There is an important variation on mechanical linear actuators: linear motors have been available for many years and are slowing becoming more popular. They provide a direct-drive option, which can lead to elegant and simple positioning systems that are cost comparable with conventional solutions.
There are many different types of linear motor, but a detailed description is beyond the scope of this article. Suffice it to say, the operating principle of a linear motor is essentially the same as an ‘unrolled’ conventional motor and in positioning systems they are most likely to be unrolled servos or steppers.
However, linear motors have a characteristic that could be a drawback in some applications, namely there is an air gap rather than a direct connection between the track and slider (equivalent to the stator and rotor in a conventional motor). This is maintained by electromagnetic forces, so will collapse in the event of a power failure. While this is probably a minor issue on horizontal axes, it could be a major problem on inclined and vertical axes.
While a linear motor system is self-contained, mechanical actuators need a motor to drive them. In general, linear systems use servo motors, although in some cases steppers are preferred. In the past, servos were significantly more expensive than steppers, but nowadays there are many ranges of low-cost servos that compete virtually head to head with steppers.
A stepper motor is based on the principle of having many, many poles (100 or more is not unusual) or pairs of electromagnets in the stator and rotor. When the magnets are energised they repel one another, causing the central output shaft to spin. Significantly when power is removed, the shaft stops turning and the poles line up, hence, the ‘stepping’ characteristic which can be used for positioning.

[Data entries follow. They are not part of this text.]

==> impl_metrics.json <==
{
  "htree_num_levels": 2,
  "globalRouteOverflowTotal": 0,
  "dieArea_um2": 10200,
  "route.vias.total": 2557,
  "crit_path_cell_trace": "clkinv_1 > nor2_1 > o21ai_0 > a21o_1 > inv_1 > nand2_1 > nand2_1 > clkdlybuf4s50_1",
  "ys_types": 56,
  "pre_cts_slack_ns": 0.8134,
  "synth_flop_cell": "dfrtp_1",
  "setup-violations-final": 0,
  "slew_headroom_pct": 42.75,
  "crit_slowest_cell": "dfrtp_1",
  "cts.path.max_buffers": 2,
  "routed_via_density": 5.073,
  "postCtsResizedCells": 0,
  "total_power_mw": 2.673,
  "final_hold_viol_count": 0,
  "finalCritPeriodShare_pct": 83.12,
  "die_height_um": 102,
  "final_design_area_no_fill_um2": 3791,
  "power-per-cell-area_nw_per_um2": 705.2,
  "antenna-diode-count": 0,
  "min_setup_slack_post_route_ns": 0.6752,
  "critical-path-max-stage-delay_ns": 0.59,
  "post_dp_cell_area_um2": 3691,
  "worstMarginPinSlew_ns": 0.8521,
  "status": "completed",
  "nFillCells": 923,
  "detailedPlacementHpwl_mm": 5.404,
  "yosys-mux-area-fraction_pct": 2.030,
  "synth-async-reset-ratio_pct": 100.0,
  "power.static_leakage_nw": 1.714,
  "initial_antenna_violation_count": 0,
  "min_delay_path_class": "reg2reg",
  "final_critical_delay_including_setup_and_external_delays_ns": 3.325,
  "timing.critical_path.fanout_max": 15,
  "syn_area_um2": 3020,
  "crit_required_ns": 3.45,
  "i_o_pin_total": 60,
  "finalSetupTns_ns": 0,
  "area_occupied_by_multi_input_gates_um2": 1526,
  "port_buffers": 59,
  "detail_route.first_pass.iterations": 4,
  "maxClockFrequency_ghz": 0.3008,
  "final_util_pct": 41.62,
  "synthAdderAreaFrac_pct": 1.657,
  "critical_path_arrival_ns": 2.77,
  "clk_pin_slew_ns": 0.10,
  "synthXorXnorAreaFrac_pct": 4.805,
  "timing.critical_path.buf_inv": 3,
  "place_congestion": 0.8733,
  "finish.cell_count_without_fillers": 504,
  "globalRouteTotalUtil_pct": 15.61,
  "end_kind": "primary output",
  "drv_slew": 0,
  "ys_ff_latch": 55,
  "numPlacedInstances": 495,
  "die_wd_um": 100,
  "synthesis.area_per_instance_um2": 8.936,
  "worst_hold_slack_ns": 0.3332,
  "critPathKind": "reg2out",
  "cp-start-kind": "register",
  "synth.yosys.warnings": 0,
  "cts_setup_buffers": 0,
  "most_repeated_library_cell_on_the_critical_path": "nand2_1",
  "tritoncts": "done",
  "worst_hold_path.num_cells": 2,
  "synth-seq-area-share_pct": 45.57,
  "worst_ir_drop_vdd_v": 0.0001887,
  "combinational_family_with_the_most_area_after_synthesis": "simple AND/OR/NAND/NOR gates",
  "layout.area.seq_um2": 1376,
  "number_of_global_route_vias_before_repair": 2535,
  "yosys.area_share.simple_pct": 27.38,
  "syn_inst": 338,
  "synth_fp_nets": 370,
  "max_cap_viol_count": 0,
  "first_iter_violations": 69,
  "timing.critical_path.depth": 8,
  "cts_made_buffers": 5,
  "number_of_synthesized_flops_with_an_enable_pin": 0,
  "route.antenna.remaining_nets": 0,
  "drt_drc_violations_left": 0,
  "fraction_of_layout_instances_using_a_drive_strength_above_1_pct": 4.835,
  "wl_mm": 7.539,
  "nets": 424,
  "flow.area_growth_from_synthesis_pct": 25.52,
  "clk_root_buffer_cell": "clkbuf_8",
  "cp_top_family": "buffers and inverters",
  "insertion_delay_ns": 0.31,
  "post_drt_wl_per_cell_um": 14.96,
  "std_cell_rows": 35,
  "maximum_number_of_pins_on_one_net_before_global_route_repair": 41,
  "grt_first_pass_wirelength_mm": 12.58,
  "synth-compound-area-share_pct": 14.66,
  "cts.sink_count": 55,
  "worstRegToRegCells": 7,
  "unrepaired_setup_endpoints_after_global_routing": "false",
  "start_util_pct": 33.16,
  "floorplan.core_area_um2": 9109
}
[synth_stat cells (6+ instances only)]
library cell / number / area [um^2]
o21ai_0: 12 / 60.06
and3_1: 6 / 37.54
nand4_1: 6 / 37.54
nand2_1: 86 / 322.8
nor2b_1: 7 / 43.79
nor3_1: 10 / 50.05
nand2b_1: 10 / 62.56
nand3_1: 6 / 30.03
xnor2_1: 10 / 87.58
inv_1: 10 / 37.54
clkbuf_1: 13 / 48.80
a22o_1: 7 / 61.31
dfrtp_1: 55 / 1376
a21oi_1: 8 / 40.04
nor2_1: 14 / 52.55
`config.mk`:
```
export PLATFORM = sky130hd
export DESIGN_NAME = dram_port_arbiter
export DESIGN_NICKNAME = d
export VERILOG_FILES = /design/src/rtl/panda_mem_pkg.sv /design/src/rtl/rr_arb2.sv /design/src/rtl/dram_port_arbiter.sv
export SDC_FILE = /design/constraint.sdc
export NUM_CORES = 1
export LEC_CHECK = 0
export BUFFER_PORTS_ARGS = -buffer_cell sky130_fd_sc_hd__buf_2
export CORE_ASPECT_RATIO = 0.8
export CORE_UTILIZATION = 41
export CTS_BUF_LIST = sky130_fd_sc_hd__clkbuf_8 sky130_fd_sc_hd__clkbuf_16
export CTS_CLUSTER_DIAMETER = 150
export CTS_CLUSTER_SIZE = 8
export DETAILED_ROUTE_END_ITERATION = 16
export PLACE_DENSITY = 0.75
export SKIP_LAST_GASP = 1
export SYNTH_ARGS = -nofsm -noshare
export SYNTH_HDL_FRONTEND = slang
export SYNTH_SLANG_ARGS = --single-unit
```
`constraint.sdc`:
```
create_clock -name clk -period 1.9 [get_ports clk]
set_clock_uncertainty 0.05 [all_clocks]
set_input_delay 0.475 -clock clk [delete_from_list [all_inputs] [get_ports clk]]
set_output_delay 0.475 -clock clk [all_outputs]
set_load 0.03 [all_outputs]
```
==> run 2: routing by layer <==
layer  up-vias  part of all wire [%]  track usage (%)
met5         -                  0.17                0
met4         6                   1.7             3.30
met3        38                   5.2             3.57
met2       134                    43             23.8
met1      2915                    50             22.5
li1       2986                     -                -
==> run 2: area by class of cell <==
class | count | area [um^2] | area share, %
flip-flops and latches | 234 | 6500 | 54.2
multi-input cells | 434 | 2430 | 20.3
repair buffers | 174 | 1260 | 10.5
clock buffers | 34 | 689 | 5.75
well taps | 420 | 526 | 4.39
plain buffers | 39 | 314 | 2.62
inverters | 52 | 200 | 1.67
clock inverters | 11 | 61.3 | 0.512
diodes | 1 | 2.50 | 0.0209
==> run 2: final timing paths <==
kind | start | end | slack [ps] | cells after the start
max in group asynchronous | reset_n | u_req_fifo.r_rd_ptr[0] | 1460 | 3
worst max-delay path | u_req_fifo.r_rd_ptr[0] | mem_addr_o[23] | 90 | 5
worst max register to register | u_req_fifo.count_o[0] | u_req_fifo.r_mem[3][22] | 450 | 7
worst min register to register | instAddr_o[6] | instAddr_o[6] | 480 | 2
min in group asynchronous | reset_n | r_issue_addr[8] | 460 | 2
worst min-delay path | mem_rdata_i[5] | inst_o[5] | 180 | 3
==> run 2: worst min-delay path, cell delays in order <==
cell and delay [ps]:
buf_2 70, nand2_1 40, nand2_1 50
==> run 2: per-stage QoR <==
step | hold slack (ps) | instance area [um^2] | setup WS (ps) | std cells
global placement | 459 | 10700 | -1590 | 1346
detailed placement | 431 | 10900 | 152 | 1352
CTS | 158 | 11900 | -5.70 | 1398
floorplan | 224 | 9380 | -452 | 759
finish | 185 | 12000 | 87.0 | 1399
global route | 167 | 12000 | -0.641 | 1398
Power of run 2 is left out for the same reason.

Each stepper has an electronic controller that can be programmed to tell the motor to spin through a given number of poles or steps, then stop. This will define the position in which the actuator stops the load. Technically there is no need to have a feedback system that confirms the stop position (although this also means there is no way to confirm that the target position has been attained).
A servo motor has far fewer poles, but is highly suitable for use with a high-resolution feedback system that constantly confirms the position of the actuator. Another major advantage of servo motors is that they are based on very powerful magnets, so provide a lot of power from a compact size. Servos also need a controller to execute the required movements.
Motors, whether stepper or servo, tend to be end- or side-mounted onto their actuators. The former requires a coupling, the latter often uses a small belt drive or gearhead, which gives the option for a turndown or step-up drive ratio.
While steppers have the apparent advantage over servos of not actually needing positional feedback, in practice, most linear systems use them. There are several options for the type of sensor to use, including trip switch and proximity sensors. However, the type most associated with accurate and multi-axis linear systems is the encoder.
Encoders consist of a glass disc (rotary) or slide (linear), onto which marks are etched at regular intervals. The passage of the marks past a set reference point is monitored by an electro-optical system to provide a highly accurate position signal. A rotary encoder would be used to precisely monitor the rotation of a motor shaft, from which position can be calculated, while a linear encoder measures position directly.
Precision linear systems’ engineering can appear to be complicated and to require advanced engineering components. But in reality, they are relatively easy to construct and commission, helped in large part by the standardisation of the key components - actuator, motor and feedback. A practised linear systems’ engineer can often develop solutions very rapidly and produce precision motion in minutes.